| WORK TO COMPLETE |
With the line containing "export LEC_CHECK = 0" as the start and the line containing "set_load 0.01 [all_outputs]" as the end, transcribe that span of the entries below exactly, including both.

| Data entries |
=======
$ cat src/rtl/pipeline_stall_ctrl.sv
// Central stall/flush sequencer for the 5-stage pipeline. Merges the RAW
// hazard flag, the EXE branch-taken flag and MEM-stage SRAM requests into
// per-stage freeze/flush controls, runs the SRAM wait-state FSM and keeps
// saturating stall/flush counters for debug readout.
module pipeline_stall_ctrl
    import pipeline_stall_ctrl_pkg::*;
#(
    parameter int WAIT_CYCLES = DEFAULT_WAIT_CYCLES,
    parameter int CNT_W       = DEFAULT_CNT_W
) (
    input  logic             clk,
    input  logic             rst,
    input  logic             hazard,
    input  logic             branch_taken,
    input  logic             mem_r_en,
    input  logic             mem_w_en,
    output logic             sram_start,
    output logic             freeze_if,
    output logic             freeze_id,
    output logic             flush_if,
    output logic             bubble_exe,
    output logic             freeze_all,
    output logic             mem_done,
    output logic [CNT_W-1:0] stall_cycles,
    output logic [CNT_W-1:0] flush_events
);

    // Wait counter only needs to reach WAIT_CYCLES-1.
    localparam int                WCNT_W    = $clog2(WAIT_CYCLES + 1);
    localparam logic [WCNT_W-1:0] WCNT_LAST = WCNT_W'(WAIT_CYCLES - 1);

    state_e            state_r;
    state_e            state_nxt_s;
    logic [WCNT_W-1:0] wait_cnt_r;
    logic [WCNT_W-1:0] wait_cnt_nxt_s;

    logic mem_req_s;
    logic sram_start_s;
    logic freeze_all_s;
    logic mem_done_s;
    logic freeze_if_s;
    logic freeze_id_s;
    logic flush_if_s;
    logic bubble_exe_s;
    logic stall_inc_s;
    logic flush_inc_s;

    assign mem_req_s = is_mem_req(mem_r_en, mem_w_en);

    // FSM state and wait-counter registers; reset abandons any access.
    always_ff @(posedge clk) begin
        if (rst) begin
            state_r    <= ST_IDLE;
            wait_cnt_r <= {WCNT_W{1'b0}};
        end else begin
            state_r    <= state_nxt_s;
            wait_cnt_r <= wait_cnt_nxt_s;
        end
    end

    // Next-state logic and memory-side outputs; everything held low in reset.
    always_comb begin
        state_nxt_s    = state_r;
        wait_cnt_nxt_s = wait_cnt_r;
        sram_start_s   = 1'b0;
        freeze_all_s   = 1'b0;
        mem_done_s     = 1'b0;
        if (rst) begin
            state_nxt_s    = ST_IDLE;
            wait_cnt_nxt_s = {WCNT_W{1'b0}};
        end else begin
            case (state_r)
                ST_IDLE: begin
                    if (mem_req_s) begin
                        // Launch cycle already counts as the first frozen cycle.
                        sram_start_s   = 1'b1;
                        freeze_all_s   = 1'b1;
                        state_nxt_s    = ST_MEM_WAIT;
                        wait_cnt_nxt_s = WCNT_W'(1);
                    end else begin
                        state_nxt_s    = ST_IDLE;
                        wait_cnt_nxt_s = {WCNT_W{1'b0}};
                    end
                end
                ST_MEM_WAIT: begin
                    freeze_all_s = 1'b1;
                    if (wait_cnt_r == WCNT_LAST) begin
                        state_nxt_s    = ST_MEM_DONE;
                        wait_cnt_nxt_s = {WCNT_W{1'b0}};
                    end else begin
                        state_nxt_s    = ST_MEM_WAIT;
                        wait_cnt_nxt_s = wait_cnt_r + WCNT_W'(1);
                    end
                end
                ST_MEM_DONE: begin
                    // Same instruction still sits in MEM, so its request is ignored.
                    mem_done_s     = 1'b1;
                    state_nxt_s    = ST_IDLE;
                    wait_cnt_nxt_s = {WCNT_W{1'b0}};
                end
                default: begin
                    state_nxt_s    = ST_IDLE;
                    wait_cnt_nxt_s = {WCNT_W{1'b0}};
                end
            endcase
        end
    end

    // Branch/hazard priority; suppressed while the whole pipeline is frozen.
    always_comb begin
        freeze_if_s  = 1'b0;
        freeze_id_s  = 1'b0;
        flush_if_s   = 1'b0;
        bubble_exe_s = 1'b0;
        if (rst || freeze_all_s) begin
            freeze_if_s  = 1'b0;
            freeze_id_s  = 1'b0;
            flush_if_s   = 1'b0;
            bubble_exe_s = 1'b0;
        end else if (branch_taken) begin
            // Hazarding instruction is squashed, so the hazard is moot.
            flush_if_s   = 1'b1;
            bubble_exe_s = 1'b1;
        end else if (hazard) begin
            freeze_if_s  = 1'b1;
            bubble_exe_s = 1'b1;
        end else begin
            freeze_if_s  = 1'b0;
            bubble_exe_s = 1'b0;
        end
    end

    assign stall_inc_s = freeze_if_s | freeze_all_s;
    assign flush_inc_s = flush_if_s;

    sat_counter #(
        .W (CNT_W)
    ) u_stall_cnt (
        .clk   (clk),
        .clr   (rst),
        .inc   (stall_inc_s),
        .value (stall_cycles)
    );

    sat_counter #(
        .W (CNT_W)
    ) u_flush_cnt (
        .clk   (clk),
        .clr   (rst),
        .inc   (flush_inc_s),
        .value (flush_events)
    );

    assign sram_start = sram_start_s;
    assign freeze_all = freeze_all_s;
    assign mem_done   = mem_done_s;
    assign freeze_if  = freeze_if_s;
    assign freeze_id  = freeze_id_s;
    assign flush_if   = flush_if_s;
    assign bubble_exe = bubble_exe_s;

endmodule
=======
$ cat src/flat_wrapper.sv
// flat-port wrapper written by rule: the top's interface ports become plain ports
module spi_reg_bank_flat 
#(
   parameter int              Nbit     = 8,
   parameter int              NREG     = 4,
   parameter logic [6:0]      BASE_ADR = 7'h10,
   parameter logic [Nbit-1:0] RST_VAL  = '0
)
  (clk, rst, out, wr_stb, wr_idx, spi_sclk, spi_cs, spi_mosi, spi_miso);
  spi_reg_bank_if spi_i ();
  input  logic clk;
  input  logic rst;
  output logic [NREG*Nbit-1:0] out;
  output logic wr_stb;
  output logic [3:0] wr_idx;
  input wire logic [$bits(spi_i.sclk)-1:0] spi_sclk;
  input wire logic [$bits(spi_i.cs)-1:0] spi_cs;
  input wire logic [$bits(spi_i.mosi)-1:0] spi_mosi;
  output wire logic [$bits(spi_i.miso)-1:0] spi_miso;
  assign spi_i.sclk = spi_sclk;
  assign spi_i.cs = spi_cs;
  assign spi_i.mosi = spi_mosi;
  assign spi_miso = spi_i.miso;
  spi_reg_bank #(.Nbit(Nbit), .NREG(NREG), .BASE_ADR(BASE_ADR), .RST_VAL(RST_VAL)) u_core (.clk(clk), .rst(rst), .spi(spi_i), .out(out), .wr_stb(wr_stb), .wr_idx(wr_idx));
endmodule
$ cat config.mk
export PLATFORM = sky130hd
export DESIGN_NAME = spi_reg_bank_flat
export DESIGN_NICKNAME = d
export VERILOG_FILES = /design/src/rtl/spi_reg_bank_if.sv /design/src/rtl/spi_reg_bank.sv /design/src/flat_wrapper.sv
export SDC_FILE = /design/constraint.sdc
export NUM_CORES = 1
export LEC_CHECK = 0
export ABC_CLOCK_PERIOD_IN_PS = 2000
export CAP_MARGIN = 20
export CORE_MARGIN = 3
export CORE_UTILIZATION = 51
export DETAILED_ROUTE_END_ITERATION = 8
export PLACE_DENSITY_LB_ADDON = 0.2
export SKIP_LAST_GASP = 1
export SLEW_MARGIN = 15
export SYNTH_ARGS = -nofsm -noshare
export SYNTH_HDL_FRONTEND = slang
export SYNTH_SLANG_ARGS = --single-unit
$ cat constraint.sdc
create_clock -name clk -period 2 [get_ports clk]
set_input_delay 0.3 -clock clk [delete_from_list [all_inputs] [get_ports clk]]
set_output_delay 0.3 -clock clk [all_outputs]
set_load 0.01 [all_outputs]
=======
| RESPONSE |
export LEC_CHECK = 0
export ABC_CLOCK_PERIOD_IN_PS = 2000
export CAP_MARGIN = 20
export CORE_MARGIN = 3
export CORE_UTILIZATION = 51
export DETAILED_ROUTE_END_ITERATION = 8
export PLACE_DENSITY_LB_ADDON = 0.2
export SKIP_LAST_GASP = 1
export SLEW_MARGIN = 15
export SYNTH_ARGS = -nofsm -noshare
export SYNTH_HDL_FRONTEND = slang
export SYNTH_SLANG_ARGS = --single-unit
$ cat constraint.sdc
create_clock -name clk -period 2 [get_ports clk]
set_input_delay 0.3 -clock clk [delete_from_list [all_inputs] [get_ports clk]]
set_output_delay 0.3 -clock clk [all_outputs]
set_load 0.01 [all_outputs]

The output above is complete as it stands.